They hated playing against me, but they take me on their team every day. Again, I don’t know that everybody was saying that, but that’s what I loved hearing. I think in business, I try to be that guy. I’m tough, but I’m not… You want me on your team, but at the same time, you tell me that you’re overwhelmed. You tell me how difficult it is. You tell me you don’t have time in the morning to work out, etc. I’m just not accepting it. You get the idea. I remember back in the day, I had $100,000 unsecured line of credit. I built it up. I went through a tough time. It got up to $96,000. At this stage, I called my mentor. He’s one of my best buds’ dad. The guy’s got more money than you could ever count. I don’t know if he’s got a bee before it, but 500 million, I would guess, on a very bad day. I called him. I said, I had some serious financial issues. The first thing he said is I am not bailing you out. I am not sending you five cents. Do you understand that? I’m like, I got it, man.
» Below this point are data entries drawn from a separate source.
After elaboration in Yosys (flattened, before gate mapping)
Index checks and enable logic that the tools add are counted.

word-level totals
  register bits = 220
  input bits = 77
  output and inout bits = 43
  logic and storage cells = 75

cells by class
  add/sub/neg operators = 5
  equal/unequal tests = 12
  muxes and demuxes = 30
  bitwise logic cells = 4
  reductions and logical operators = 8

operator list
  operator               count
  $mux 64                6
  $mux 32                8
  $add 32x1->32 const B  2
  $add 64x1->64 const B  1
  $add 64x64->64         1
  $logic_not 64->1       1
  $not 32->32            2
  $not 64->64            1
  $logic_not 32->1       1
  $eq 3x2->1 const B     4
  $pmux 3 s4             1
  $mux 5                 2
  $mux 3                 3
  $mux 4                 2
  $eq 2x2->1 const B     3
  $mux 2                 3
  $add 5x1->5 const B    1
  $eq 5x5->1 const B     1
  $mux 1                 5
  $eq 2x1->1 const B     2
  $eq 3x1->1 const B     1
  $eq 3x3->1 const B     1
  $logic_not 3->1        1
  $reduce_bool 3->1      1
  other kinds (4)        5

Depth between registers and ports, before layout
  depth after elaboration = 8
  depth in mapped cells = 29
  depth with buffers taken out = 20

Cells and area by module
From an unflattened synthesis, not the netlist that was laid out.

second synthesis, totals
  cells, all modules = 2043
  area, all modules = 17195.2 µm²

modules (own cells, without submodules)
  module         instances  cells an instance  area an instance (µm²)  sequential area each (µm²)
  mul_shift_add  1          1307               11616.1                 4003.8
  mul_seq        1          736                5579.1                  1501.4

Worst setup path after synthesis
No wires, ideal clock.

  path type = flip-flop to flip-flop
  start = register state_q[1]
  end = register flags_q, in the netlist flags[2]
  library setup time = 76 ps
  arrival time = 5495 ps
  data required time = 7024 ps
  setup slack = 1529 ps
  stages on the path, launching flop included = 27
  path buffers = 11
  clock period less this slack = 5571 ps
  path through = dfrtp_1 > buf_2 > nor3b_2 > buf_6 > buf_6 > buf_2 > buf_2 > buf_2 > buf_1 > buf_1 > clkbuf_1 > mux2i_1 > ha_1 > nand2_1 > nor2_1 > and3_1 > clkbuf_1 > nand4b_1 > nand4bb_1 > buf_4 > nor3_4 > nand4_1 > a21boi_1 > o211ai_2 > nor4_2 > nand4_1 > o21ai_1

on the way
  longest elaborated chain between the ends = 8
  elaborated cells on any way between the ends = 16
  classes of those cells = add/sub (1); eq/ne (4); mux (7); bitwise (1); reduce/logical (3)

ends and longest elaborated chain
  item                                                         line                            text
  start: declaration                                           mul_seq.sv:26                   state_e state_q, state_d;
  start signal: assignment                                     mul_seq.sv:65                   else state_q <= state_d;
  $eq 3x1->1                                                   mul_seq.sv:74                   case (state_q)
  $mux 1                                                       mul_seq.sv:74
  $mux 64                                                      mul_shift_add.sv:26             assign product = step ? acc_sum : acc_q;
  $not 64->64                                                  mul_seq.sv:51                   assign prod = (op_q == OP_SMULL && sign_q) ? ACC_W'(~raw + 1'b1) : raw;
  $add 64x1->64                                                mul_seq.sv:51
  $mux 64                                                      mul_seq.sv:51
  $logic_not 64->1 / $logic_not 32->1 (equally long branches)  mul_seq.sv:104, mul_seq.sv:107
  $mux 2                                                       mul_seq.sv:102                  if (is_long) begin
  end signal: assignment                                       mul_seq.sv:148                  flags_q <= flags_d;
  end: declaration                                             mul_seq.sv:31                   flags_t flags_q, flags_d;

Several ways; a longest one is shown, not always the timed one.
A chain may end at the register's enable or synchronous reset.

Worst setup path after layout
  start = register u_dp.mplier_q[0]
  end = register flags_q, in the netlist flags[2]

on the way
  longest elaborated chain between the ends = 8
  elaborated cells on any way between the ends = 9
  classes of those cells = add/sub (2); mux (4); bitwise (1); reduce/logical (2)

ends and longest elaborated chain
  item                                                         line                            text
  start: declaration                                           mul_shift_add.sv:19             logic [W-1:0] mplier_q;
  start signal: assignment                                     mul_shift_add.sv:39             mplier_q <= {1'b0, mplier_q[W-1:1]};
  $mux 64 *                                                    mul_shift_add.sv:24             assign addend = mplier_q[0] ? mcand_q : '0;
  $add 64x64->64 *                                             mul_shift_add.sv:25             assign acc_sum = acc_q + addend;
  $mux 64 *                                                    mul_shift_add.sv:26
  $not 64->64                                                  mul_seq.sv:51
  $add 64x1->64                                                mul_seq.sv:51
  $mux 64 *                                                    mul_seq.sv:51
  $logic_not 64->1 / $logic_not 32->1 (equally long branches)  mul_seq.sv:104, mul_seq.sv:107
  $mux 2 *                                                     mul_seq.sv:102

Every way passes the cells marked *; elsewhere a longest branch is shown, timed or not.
[00:29:53.890] – Karl Bryan

There was no very clear rules of engagement with this. But rather than try beg, borrow, steal, and find a way that I could borrow money off him or anybody else, I picked up the phone and I made more sales than you could ever imagine in the next 30 days. I remember I also did a live event. We talked about this different times, RodeDog. We were going to Seattle. I was doing it for a buddy of mine who’s just getting into coaching. I said, Look, man, fill this bad boy up and then let’s do it. Basically, less than a week before he calls me, he’s like, It’s not happening. Nobody in the room. We got four people booked. Let’s quit it. Let’s stop this and let’s do it next month. Let’s have another shot at a later date. Little man syndrome kicked in and I picked up the phone. I said, No way, man. My name is attached to this thing. We’ve done a direct mail campaign, etc. Maybe some people are just going to show up out of the blue. Basically, I picked up the phone and I can’t remember exactly what these numbers are, but I put about 50 people in the room that only fit 30, and I did it less than a week.
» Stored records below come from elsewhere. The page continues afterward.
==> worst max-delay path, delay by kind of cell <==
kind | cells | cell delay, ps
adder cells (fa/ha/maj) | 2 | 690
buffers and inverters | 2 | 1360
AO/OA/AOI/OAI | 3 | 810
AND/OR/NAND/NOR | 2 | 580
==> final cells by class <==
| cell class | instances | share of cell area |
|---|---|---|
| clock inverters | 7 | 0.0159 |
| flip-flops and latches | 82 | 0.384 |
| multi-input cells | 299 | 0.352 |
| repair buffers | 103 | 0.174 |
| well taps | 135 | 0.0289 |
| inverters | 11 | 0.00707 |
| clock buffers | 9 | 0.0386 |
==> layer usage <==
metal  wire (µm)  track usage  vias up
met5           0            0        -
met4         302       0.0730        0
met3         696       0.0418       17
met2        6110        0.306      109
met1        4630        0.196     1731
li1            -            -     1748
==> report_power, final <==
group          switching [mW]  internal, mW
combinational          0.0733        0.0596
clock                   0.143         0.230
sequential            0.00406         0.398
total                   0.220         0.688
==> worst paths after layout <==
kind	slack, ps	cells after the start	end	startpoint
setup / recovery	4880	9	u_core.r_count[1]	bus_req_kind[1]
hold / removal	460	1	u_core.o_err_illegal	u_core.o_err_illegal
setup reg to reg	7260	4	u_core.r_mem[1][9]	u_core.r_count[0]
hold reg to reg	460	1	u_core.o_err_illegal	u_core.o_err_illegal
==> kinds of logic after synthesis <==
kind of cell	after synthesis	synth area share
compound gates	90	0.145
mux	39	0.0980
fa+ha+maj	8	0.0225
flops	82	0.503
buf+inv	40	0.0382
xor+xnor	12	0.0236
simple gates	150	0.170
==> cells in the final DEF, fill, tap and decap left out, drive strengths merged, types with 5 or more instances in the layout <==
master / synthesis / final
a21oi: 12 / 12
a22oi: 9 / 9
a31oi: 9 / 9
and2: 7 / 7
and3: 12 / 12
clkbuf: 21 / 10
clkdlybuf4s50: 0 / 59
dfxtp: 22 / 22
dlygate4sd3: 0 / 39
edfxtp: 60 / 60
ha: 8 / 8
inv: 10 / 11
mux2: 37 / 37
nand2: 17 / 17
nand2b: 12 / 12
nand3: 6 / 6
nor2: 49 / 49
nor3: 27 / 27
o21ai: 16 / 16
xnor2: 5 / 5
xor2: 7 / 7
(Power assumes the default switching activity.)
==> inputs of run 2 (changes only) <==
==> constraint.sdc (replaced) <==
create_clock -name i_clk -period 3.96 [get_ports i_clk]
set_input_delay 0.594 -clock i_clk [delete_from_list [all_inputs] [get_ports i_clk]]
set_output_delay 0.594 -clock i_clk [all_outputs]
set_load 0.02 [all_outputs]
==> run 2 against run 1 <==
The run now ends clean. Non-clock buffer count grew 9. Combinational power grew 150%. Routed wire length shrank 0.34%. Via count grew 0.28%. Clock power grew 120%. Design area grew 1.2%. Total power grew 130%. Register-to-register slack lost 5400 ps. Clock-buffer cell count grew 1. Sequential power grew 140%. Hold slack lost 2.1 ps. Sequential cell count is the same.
[00:31:00.370] – Karl Bryan

And all I did is I picked up the phone and I started hammering them in private messages, social media. And I’m some fairly comfortable saying there’s no other way to describe it than mental toughness and maybe decidedness is exactly what filled that room, the end. I remember when I had a tough time when I was $96,000 in debt on a $100,000 line of credit. My mortgage, by the way, was $4,600. If that kicked in, I was in trouble. Another thing, my mentor told me was that, You better fix this, and you’ve got less than a month to do this. Because once that hits, they’re calling these loans and now you’ve got a serious problem. When I say I picked up the phone, I lived in the Pacific time zone. I was calling the Eastern time zone in the morning. I was calling my time zone in the afternoon. I was calling Hawaii later in the day. And then I was calling New Zealand after that, and I was calling Australia after that. Cold calling, picking up the phone, sending messages, going hammer and tong. Again, decidedness is what got it done. B y the way, that’s the same program.
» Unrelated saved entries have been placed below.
<file path="src/rtl/io_read_arbiter.sv">
// Round-robin arbiter that funnels several word sources into one Octavo I/O read
// port through a single-entry buffer, one word per cycle when the CPU keeps reading.
//   state | meaning
//   EMPTY | no word held, io_read_EF low
//   FULL  | word held for the CPU, io_read_EF high
module io_read_arbiter #(
  parameter int WORD_WIDTH      = 36,
  parameter int REQUESTER_COUNT = 4,
  parameter int REQUESTER_WIDTH = 2
) (
  input  logic                                  clock,
  input  logic                                  reset_n,
  input  logic [REQUESTER_COUNT-1:0]            req_valid,
  input  logic [REQUESTER_COUNT*WORD_WIDTH-1:0] req_data,
  output logic [REQUESTER_COUNT-1:0]            req_ready,
  output logic                                  io_read_EF,
  output logic [WORD_WIDTH-1:0]                 io_read_data,
  input  logic                                  io_rden,
  output logic [REQUESTER_WIDTH-1:0]            grant_id,
  output logic                                  underflow
);

  typedef enum logic {EMPTY = 1'b0, FULL = 1'b1} state_t;

  localparam logic [REQUESTER_WIDTH-1:0] LAST_ID = REQUESTER_WIDTH'(REQUESTER_COUNT - 1);

  state_t                     state, state_next;
  logic [REQUESTER_WIDTH-1:0] last_grant;
  logic [REQUESTER_WIDTH-1:0] winner;
  logic [REQUESTER_WIDTH-1:0] search_id;
  logic [WORD_WIDTH-1:0]      winner_word;
  logic                       found;
  logic                       accept;

  // Walk one lap starting just after last_grant, wrapping at LAST_ID for any count.
  always_comb begin
    winner    = '0;
    found     = 1'b0;
    search_id = last_grant;
    for (int i = 0; i < REQUESTER_COUNT; i++) begin
      search_id = (search_id == LAST_ID) ? '0 : search_id + 1'b1;
      if (!found && req_valid[search_id]) begin
        found  = 1'b1;
        winner = search_id;
      end
    end
  end

  always_comb begin
    winner_word = '0;
    for (int i = 0; i < REQUESTER_COUNT; i++) begin
      if (winner == REQUESTER_WIDTH'(i)) winner_word = req_data[i*WORD_WIDTH +: WORD_WIDTH];
    end
  end

  always_comb begin
    state_next = state;
    req_ready  = '0;
    accept     = ((state == EMPTY) || io_rden) && found;
    case (state)
      EMPTY: if (accept) state_next = FULL;
      FULL:  if (io_rden && !accept) state_next = EMPTY;
    endcase
    if (accept && reset_n) req_ready = REQUESTER_COUNT'(1) << winner;
  end

  always_ff @(posedge clock) begin
    if (!reset_n) state <= EMPTY;
    else          state <= state_next;
  end

  always_ff @(posedge clock) begin
    if (!reset_n) begin
      io_read_data <= '0;
      grant_id     <= '0;
      last_grant   <= LAST_ID;
      underflow    <= 1'b0;
    end else begin
      if (accept) begin
        io_read_data <= winner_word;
        grant_id     <= winner;
        last_grant   <= winner;
      end
      if (io_rden && (state == EMPTY)) underflow <= 1'b1;
    end
  end

  assign io_read_EF = (state == FULL);

endmodule

</file>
[00:32:05.060] – Karl Bryan

I have had one product for 15 years, and that’s the same product that I have today. I’ve built into an eight figure business. It’s the same one that I was picking up the phone and hammering on way back then when I was in stride. By the way, I don’t want to sit here and pat myself on the back. I’m trying to give you a little bit of a picture that sometimes you see the success and these guys on Facebook with their private jets and their Rolls Royces that they own, not the idiot that rents them and then takes his photo in front of it. Please never be that guy. That’s just so lame. I won’t go into that one. But that would be the opposite of mental toughness. When you rent a car or stand in front of somebody else’s car, take a photo and then put it up on Facebook. I don’t think that’s a good idea. But anyways, it’s just mental toughness. I don’t know. You can’t measure this stuff. I could go into other… I’m trying to think, Okay, so that side of it is “tough”. But I remember my wife had a miscarriage.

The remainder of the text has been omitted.